Imbauan hindari hoaks
Sementara Perdana Menteri Sri Lanka Ranil Wickremesinghe mengutuk ledakan dengan menyebutkanya sebagai tindakan pengecut.
"Saya mengutuk keras serangan pengecut terhadap rakyat kita hari ini," kicaunya di Twitter.
"Saya menyerukan kepada semua warga Sri Lanka untuk tetap bersatu dan kuat selama masa tragis ini," lanjurnya. Dia juga meminta penduduk tidak menyebarkan laporan dan spekulasi hoaks. Sebagai informasi, sekitar 6 persen dari penduduk Sri Lanka yang mayoritas Budha adalah umat Katolik.
Pemandangan mengerikan
Di Twitter, Menteri Keuangan Mangala Samaraweera mengatakan serangan itu merupakan "upaya terkoordinasi untuk membunuh, kekacauan dan tindakan anarkis" dan mengakibatkan jatuhnya korban "banyak orang tak berdosa".
Seorang menteri lainnya, Harsha de Silva, menggambarkan "pemandangan mengerikan" di Gereja St Anthony di Kochchikade, dengan mengatakan ia melihat "banyak bagian tubuh berserakan".
Sejauh ini belum ada yang mengaku bertanggung jawab atas serangan itu.
Media massa Sri Lanka melaporkan bahwa turis asing kemungkinan termasuk yang menjadi korban ledakan.
Ada kekhawatiran bahwa ledakan ini tidak terlepas dengan kembalinya anggota kelompok Negara Islam atau ISIS yang menimbulkan ancaman di negara itu.
Sebelumnya ada beberapa insiden kekerasan yang bersifat sporadis di Sri Lanka, yang melibatkan warga umat Buddha Sinhala terkait serangan ke masjid dan bangunan milik umat Muslim di negara itu.

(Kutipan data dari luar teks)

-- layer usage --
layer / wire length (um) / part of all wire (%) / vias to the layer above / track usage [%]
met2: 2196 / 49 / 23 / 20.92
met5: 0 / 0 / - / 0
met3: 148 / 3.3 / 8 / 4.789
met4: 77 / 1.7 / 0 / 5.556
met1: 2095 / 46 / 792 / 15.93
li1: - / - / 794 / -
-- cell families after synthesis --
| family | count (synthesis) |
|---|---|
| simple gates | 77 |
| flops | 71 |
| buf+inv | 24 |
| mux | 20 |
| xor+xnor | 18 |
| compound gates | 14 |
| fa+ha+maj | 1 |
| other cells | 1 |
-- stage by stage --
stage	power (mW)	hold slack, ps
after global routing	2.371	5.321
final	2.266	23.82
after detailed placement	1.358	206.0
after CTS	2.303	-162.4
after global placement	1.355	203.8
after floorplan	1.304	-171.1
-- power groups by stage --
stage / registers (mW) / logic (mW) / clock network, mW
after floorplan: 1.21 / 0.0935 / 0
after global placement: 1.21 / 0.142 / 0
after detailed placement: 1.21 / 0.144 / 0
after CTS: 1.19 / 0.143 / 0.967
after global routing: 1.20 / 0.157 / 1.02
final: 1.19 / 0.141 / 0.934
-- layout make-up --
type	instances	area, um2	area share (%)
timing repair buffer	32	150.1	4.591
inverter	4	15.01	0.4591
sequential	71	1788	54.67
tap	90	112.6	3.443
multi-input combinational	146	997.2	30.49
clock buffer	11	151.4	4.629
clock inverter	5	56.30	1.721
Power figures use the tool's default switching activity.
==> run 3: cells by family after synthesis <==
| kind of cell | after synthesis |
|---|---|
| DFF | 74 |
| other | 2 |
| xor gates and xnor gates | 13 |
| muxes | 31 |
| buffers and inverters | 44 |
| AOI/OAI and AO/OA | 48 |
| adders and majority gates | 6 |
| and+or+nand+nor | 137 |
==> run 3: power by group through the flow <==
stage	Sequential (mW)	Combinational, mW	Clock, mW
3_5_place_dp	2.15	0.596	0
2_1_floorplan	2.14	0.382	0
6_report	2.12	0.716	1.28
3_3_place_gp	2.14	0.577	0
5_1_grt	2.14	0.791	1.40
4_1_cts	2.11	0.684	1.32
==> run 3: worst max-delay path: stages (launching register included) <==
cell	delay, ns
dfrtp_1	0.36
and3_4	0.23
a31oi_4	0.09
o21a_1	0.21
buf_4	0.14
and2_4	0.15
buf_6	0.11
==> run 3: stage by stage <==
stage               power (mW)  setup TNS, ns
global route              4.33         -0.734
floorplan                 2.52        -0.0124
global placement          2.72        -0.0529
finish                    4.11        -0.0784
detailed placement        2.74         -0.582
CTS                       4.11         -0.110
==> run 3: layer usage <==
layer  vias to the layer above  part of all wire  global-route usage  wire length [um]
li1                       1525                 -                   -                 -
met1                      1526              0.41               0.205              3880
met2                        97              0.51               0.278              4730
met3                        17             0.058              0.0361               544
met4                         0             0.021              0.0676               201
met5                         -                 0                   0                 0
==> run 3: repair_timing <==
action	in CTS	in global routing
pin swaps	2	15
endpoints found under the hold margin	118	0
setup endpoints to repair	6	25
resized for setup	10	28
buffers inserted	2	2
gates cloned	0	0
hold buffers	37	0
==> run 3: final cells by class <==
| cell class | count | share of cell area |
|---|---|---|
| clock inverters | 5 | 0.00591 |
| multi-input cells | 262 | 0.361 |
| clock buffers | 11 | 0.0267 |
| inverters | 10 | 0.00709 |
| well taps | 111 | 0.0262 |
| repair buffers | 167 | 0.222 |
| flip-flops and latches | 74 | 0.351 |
`src/hw/pdas_regs.vh`:
```
// Register offsets, field positions, reset values and command codes of the DMA abort block
`ifndef PDAS_REGS_VH
`define PDAS_REGS_VH

// ----------------------------------------------------------------
// Configuration space (one copy per function)
// ----------------------------------------------------------------
`define PDAS_CFG_STATUS_OFF 8'h04
`define PDAS_CFG_INTPIN_OFF 8'h3c
`define PDAS_CFG_STATUS_LSB 16
`define PDAS_RX_TARGET_ABORT_FLAG_BIT 12
`define PDAS_RX_MASTER_ABORT_FLAG_BIT 13
`define PDAS_LAN_INTPIN_RST 8'h02
`define PDAS_SCSI_INTPIN_RST 8'h01

// ----------------------------------------------------------------
// SCSI DMA registers in I/O space
// ----------------------------------------------------------------
`define PDAS_DMA_CMD_OFF 8'h40
`define PDAS_DMA_CNT_OFF 8'h44
`define PDAS_DMA_STATUS_OFF 8'h54
`define PDAS_DMA_BUSY_BIT 0
`define PDAS_DMA_ABORT_BIT 2
`define PDAS_DMA_DONE_BIT 3
`define PDAS_CNT_RST 16'h0000

// ----------------------------------------------------------------
// DMA command field codes
// ----------------------------------------------------------------
`define PDAS_CMD_IDLE 2'h0
`define PDAS_CMD_DRAIN 2'h1
`define PDAS_CMD_START 2'h2
`define PDAS_CMD_ABORT 2'h3

`endif

```
`src/hw/pdas_fifo.v`:
```
// Small synchronous FIFO between the SCSI core and the DMA bus master
module pdas_fifo #(
    parameter WIDTH = 32,
    parameter DEPTH = 4,
    parameter AW = 2
) (
    input wire i_clk,
    input wire i_rst,
    input wire [WIDTH-1:0] i_in_data,
    input wire i_in_valid,
    output reg o_in_ready,
    output wire [WIDTH-1:0] o_out_data,
    output wire o_out_valid,
    input wire i_out_ready
);
    // ----------------------------------------------------------------
    // Storage and pointers
    // ----------------------------------------------------------------
    reg [WIDTH-1:0] mem [0:DEPTH-1]; // Word storage
    reg [AW-1:0] wr_ptr_ff; // Next slot to fill
    reg [AW-1:0] rd_ptr_ff; // Oldest word
    reg [AW:0] count_ff; // Words held
    reg [AW:0] nxt_count;
    wire push;
    wire pop;

    assign push = i_in_valid & o_in_ready;
    assign pop = o_out_valid & i_out_ready;
    assign o_out_valid = (count_ff != {(AW+1){1'b0}});
    assign o_out_data = mem[rd_ptr_ff];

    // Occupancy after this cycle
    always @* begin
        nxt_count = count_ff;
        if (push & ~pop) begin
            nxt_count = count_ff + 1'b1;
        end else if (pop & ~push) begin
            nxt_count = count_ff - 1'b1;
        end
    end

    // Ready is registered so the source never sees a combinational path
    always @(posedge i_clk) begin
        if (i_rst) begin
            wr_ptr_ff <= {AW{1'b0}};
            rd_ptr_ff <= {AW{1'b0}};
            count_ff <= {(AW+1){1'b0}};
            o_in_ready <= 1'b0;
        end else begin
            if (push) begin
                mem[wr_ptr_ff] <= i_in_data;
                wr_ptr_ff <= wr_ptr_ff + 1'b1;
            end
            if (pop) begin
                rd_ptr_ff <= rd_ptr_ff + 1'b1;
            end
            count_ff <= nxt_count;
            o_in_ready <= (nxt_count != DEPTH[AW:0]);
        end
    end
endmodule // pdas_fifo

```
`src/hw/pdas_top.v`:
```
// SCSI DMA master with abort reporting, two config spaces and bus parking
//
// Function
// - Park: drive AD, C/BE, PAR on idle grant
// - Slave access is single cycle, 8/16/32 bits
// - Target abort sets DMA abort, no interrupt
// - Target abort sets function status bit 12
// - Master abort sets DMA abort, no interrupt
// - Master abort sets function status bit 13
// - Two-bit command: idle, drain, start, abort
// - Idle command stops, keeps status, no interrupt
// - LAN interrupt pin reads 02h after reset
// - Config cycle claimed only with select active
// - First select SCSI space, second LAN space
// - SCSI irq first output, LAN second
// - Separate request/grant pair per function
`include "pdas_regs.vh"
module pdas_top #(
    parameter FIFO_DEPTH = 4,
    parameter FIFO_AW = 2
) (
    input wire i_clk,
    input wire i_rst,
    input wire i_acc_valid,
    input wire i_acc_cfg,
    input wire i_acc_write,
    input wire [7:0] i_acc_addr,
    input wire [3:0] i_acc_be,
    input wire [31:0] i_acc_wdata,
    output reg o_acc_ack,
    output reg o_acc_claimed,
    output reg [31:0] o_acc_rdata,
    input wire i_scsi_cfg_select,
    input wire i_lan_cfg_select,
    input wire i_scsi_bus_grant,
    input wire i_lan_bus_grant,
    input wire i_bus_idle,
    input wire i_scsi_target_abort,
    input wire i_scsi_master_abort,
    output reg o_scsi_bus_request,
    output reg o_lan_bus_request,
    input wire i_lan_xfer_req,
    input wire i_lan_target_abort,
    input wire i_lan_master_abort,
    input wire i_lan_irq_req,
    input wire [31:0] i_dma_wdata,
    input wire i_dma_wvalid,
    output wire o_dma_wready,
    output reg [31:0] o_ad_out,
    output reg o_ad_oe,
    output reg [3:0] o_cbe_out,
    output reg o_cbe_oe,
    output reg o_par_out,
    output reg o_par_oe,
    output reg o_scsi_irq_out_n,
    output reg o_scsi_irq_oe,
    output reg o_lan_irq_out_n,
    output reg o_lan_irq_oe
);
    // ----------------------------------------------------------------
    // Constants
    // ----------------------------------------------------------------
    localparam ST_IDLE = 2'h0; // No transfer
    localparam ST_XFER = 2'h1; // Counted transfer
    localparam ST_DRAIN = 2'h2; // Empty the FIFO, then finish
    localparam P_SSEL = 0; // Pin positions in the synchroniser
    localparam P_LSEL = 1;
    localparam P_SGNT = 2;
    localparam P_LGNT = 3;
    localparam P_IDLE = 4;
    localparam P_TABT = 5;
    localparam P_MABT = 6;

    // Sticky flag: set wins over a clear in the same cycle
    function rw1c;
        input cur;
        input set;
        input clr;
        begin
            rw1c = set | (cur & ~clr);
        end
    endfunction

    // Even parity over AD and C/BE
    function par_of;
        input [31:0] ad;
        input [3:0] cbe;
        begin
            par_of = ^{ad, cbe};
        end
    endfunction

    // ----------------------------------------------------------------
    // Pin synchronisers
    // ----------------------------------------------------------------
    reg [6:0] pin_s1_ff; // First stage, read only by the second
    reg [6:0] pin_s2_ff; // Stable copy
    reg [1:0] abt_prev_ff; // Previous abort levels for edge detect
    wire sel_scsi = pin_s2_ff[P_SSEL];
    wire sel_lan = pin_s2_ff[P_LSEL];
    wire grant_s = pin_s2_ff[P_SGNT];
    wire bus_idle = pin_s2_ff[P_IDLE];
    wire tabt_evt = pin_s2_ff[P_TABT] & ~abt_prev_ff[0];
    wire mabt_evt = pin_s2_ff[P_MABT] & ~abt_prev_ff[1];

    // Pins come from the PCI side, so they pass two stages
    always @(posedge i_clk) begin
        if (i_rst) begin
            pin_s1_ff <= 7'h00;
            pin_s2_ff <= 7'h00;
            abt_prev_ff <= 2'h0;
        end else begin
            pin_s1_ff <= {i_scsi_master_abort, i_scsi_target_abort, i_bus_idle,
                          i_lan_bus_grant, i_scsi_bus_grant, i_lan_cfg_select,
                          i_scsi_cfg_select};
            pin_s2_ff <= pin_s1_ff;
            abt_prev_ff <= pin_s2_ff[P_MABT:P_TABT];
        end
    end

    // ----------------------------------------------------------------
    // Access decode
    // ----------------------------------------------------------------
    reg [1:0] state_ff; // DMA state
    reg [1:0] nxt_state;
    reg [1:0] cmd_ff; // Last command written
    reg [15:0] count_ff; // Programmed word count
    reg [15:0] remain_ff; // Words left in transfer
    reg [15:0] nxt_remain;
    reg dma_abort_ff; // DMA status abort flag
    reg dma_done_ff; // DMA status done flag
    reg s_rt_ff; // SCSI config: received target abort
    reg s_rm_ff; // SCSI config: received master abort
    reg l_rt_ff; // LAN config: received target abort
    reg l_rm_ff; // LAN config: received master abort
    reg [31:0] nxt_rdata;
    reg set_abort;
    reg set_done;
    wire is_io = ~i_acc_cfg;
    wire cfg_s = i_acc_cfg & sel_scsi;
    wire cfg_l = i_acc_cfg & ~sel_scsi & sel_lan;
    wire wr = i_acc_valid & i_acc_write;
    wire rd = i_acc_valid & ~i_acc_write;
    wire cmd_wr = wr & is_io & (i_acc_addr == `PDAS_DMA_CMD_OFF) & i_acc_be[0];
    wire stat_rd = rd & is_io & (i_acc_addr == `PDAS_DMA_STATUS_OFF);
    wire cfg_clr = wr & (i_acc_addr == `PDAS_CFG_STATUS_OFF) & i_acc_be[3];
    wire clr_rt = i_acc_wdata[`PDAS_CFG_STATUS_LSB + `PDAS_RX_TARGET_ABORT_FLAG_BIT];
    wire clr_rm = i_acc_wdata[`PDAS_CFG_STATUS_LSB + `PDAS_RX_MASTER_ABORT_FLAG_BIT];
    wire [7:0] dma_stat = {4'h0, dma_done_ff, dma_abort_ff, 1'b0,
                           (state_ff != ST_IDLE)};

    // Read mux: unmapped offsets and unclaimed config cycles read zero
    always @* begin
        nxt_rdata = 32'h0000_0000;
        if (is_io) begin
            if (i_acc_addr == `PDAS_DMA_CMD_OFF) begin
                nxt_rdata = {30'h0000_0000, cmd_ff};
            end else if (i_acc_addr == `PDAS_DMA_CNT_OFF) begin
                nxt_rdata = {remain_ff, count_ff};
            end else if (i_acc_addr == `PDAS_DMA_STATUS_OFF) begin
                nxt_rdata = {24'h00_0000, dma_stat};
            end
        end else if (cfg_s) begin
            if (i_acc_addr == `PDAS_CFG_STATUS_OFF) begin
                nxt_rdata = {2'h0, s_rm_ff, s_rt_ff, 28'h000_0000};
            end else if (i_acc_addr == `PDAS_CFG_INTPIN_OFF) begin
                nxt_rdata = {16'h0000, `PDAS_SCSI_INTPIN_RST, 8'h00};
            end
        end else if (cfg_l) begin
            if (i_acc_addr == `PDAS_CFG_STATUS_OFF) begin
                nxt_rdata = {2'h0, l_rm_ff, l_rt_ff, 28'h000_0000};
            end else if (i_acc_addr == `PDAS_CFG_INTPIN_OFF) begin
                nxt_rdata = {16'h0000, `PDAS_LAN_INTPIN_RST, 8'h00};
            end
        end
    end

    // Every access is answered on the next edge; no bursts exist
    always @(posedge i_clk) begin
        if (i_rst) begin
            o_acc_ack <= 1'b0;
            o_acc_claimed <= 1'b0;
            o_acc_rdata <= 32'h0000_0000;
        end else begin
            o_acc_ack <= i_acc_valid;
            o_acc_claimed <= i_acc_valid & (is_io | cfg_s | cfg_l);
            o_acc_rdata <= rd ? nxt_rdata : 32'h0000_0000;
        end
    end

    // ----------------------------------------------------------------
    // FIFO and DMA state machine
    // ----------------------------------------------------------------
    wire [31:0] f_data;
    wire f_valid;
    wire abort_evt = tabt_evt | mabt_evt;
    wire active = (state_ff != ST_IDLE);
    wire beat = active & grant_s & f_valid & ~abort_evt & ~cmd_wr;

    pdas_fifo #(
        .WIDTH(32),
        .DEPTH(FIFO_DEPTH),
        .AW(FIFO_AW)
    ) u_fifo (
        .i_clk(i_clk),
        .i_rst(i_rst),
        .i_in_data(i_dma_wdata),
        .i_in_valid(i_dma_wvalid),
        .o_in_ready(o_dma_wready),
        .o_out_data(f_data),
        .o_out_valid(f_valid),
        .i_out_ready(beat)
    );

    // Next state, remaining count and flag events
    always @* begin
        nxt_state = state_ff;
        nxt_remain = remain_ff;
        set_abort = 1'b0;
        set_done = 1'b0;
        if (abort_evt & active) begin
            nxt_state = ST_IDLE;
            set_abort = 1'b1;
        end else if (cmd_wr) begin
            case (i_acc_wdata[1:0])
                `PDAS_CMD_IDLE: begin
                    nxt_state = ST_IDLE;
                end
                `PDAS_CMD_DRAIN: begin
                    if (active) begin
                        nxt_state = ST_DRAIN;
                    end
                end
                `PDAS_CMD_START: begin
                    if (count_ff != 16'h0000) begin
                        nxt_state = ST_XFER;
                        nxt_remain = count_ff;
                    end
                end
                default: begin
                    nxt_state = ST_IDLE;
                    set_abort = active;
                end
            endcase
        end else if (beat) begin
            nxt_remain = remain_ff - 16'h0001;
            if ((state_ff == ST_XFER) & (remain_ff == 16'h0001)) begin
                nxt_state = ST_IDLE;
                set_done = 1'b1;
            end
        end else if ((state_ff == ST_DRAIN) & ~f_valid) begin
            nxt_state = ST_IDLE;
            set_done = 1'b1;
        end
    end

    // Registers; a status read clears the flags unless set this cycle
    always @(posedge i_clk) begin
        if (i_rst) begin
            state_ff <= ST_IDLE;
            cmd_ff <= `PDAS_CMD_IDLE;
            count_ff <= `PDAS_CNT_RST;
            remain_ff <= `PDAS_CNT_RST;
            dma_abort_ff <= 1'b0;
            dma_done_ff <= 1'b0;
            s_rt_ff <= 1'b0;
            s_rm_ff <= 1'b0;
            l_rt_ff <= 1'b0;
            l_rm_ff <= 1'b0;
        end else begin
            state_ff <= nxt_state;
            remain_ff <= nxt_remain;
            if (cmd_wr) begin
                cmd_ff <= i_acc_wdata[1:0];
            end
            // Count write honours byte lanes 0 and 1
            if (wr & is_io & (i_acc_addr == `PDAS_DMA_CNT_OFF)) begin
                if (i_acc_be[0]) begin
                    count_ff[7:0] <= i_acc_wdata[7:0];
                end
                if (i_acc_be[1]) begin
                    count_ff[15:8] <= i_acc_wdata[15:8];
                end
            end
            dma_abort_ff <= rw1c(dma_abort_ff, set_abort, stat_rd);
            dma_done_ff <= rw1c(dma_done_ff, set_done, stat_rd);
            s_rt_ff <= rw1c(s_rt_ff, tabt_evt, cfg_s & cfg_clr & clr_rt);
            s_rm_ff <= rw1c(s_rm_ff, mabt_evt, cfg_s & cfg_clr & clr_rm);
            l_rt_ff <= rw1c(l_rt_ff, i_lan_target_abort,
                            cfg_l & cfg_clr & clr_rt);
            l_rm_ff <= rw1c(l_rm_ff, i_lan_master_abort,
                            cfg_l & cfg_clr & clr_rm);
        end
    end

    // ----------------------------------------------------------------
    // Bus drive, arbitration and interrupt pins
    // ----------------------------------------------------------------
    wire park = bus_idle & grant_s & ~o_scsi_bus_request & ~active;

    // Data beats and parking both drive the shared lines; parity follows
    always @(posedge i_clk) begin
        if (i_rst) begin
            o_ad_out <= 32'h0000_0000;
            o_ad_oe <= 1'b0;
            o_cbe_out <= 4'h0;
            o_cbe_oe <= 1'b0;
            o_par_out <= 1'b0;
            o_par_oe <= 1'b0;
        end else if (beat) begin
            o_ad_out <= f_data;
            o_ad_oe <= 1'b1;
            o_cbe_out <= 4'h0;
            o_cbe_oe <= 1'b1;
            o_par_out <= par_of(f_data, 4'h0);
            o_par_oe <= 1'b1;
        end else if (park) begin
            o_ad_out <= 32'h0000_0000;
            o_ad_oe <= 1'b1;
            o_cbe_out <= 4'h0;
            o_cbe_oe <= 1'b1;
            o_par_out <= par_of(32'h0000_0000, 4'h0);
            o_par_oe <= 1'b1;
        end else begin
            o_ad_oe <= 1'b0;
            o_cbe_oe <= 1'b0;
            o_par_oe <= 1'b0;
        end
    end

    // Interrupt pins are open drain: low level, enable when asserted.
    // Aborts never reach the SCSI pin; only a finished transfer does.
    always @(posedge i_clk) begin
        if (i_rst) begin
            o_scsi_bus_request <= 1'b0;
            o_lan_bus_request <= 1'b0;
            o_scsi_irq_out_n <= 1'b0;
            o_scsi_irq_oe <= 1'b0;
            o_lan_irq_out_n <= 1'b0;
            o_lan_irq_oe <= 1'b0;
        end else begin
            o_scsi_bus_request <= (nxt_state != ST_IDLE);
            o_lan_bus_request <= i_lan_xfer_req;
            o_scsi_irq_out_n <= 1'b0;
            o_scsi_irq_oe <= rw1c(dma_done_ff, set_done, stat_rd);
            o_lan_irq_out_n <= 1'b0;
            o_lan_irq_oe <= i_lan_irq_req;
        end
    end
endmodule // pdas_top

```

Insiden serangan ini menyebabkan pemerintah Sri Langka sempat memberlakukan situasi darurat pada Maret 2018.
Pernyataan KBRI
Duta Besar Indonesia untuk Sri Lanka dan Maladewa I Gusti Ngurah Ardiyasa mengatakan, pihak KBRI belum menerima laporan terkait Warga Negara Indonesia (WNI) yang turut menjadi korban ledakan di dua gereja di Sri Lanka, Minggu (21/4/2019).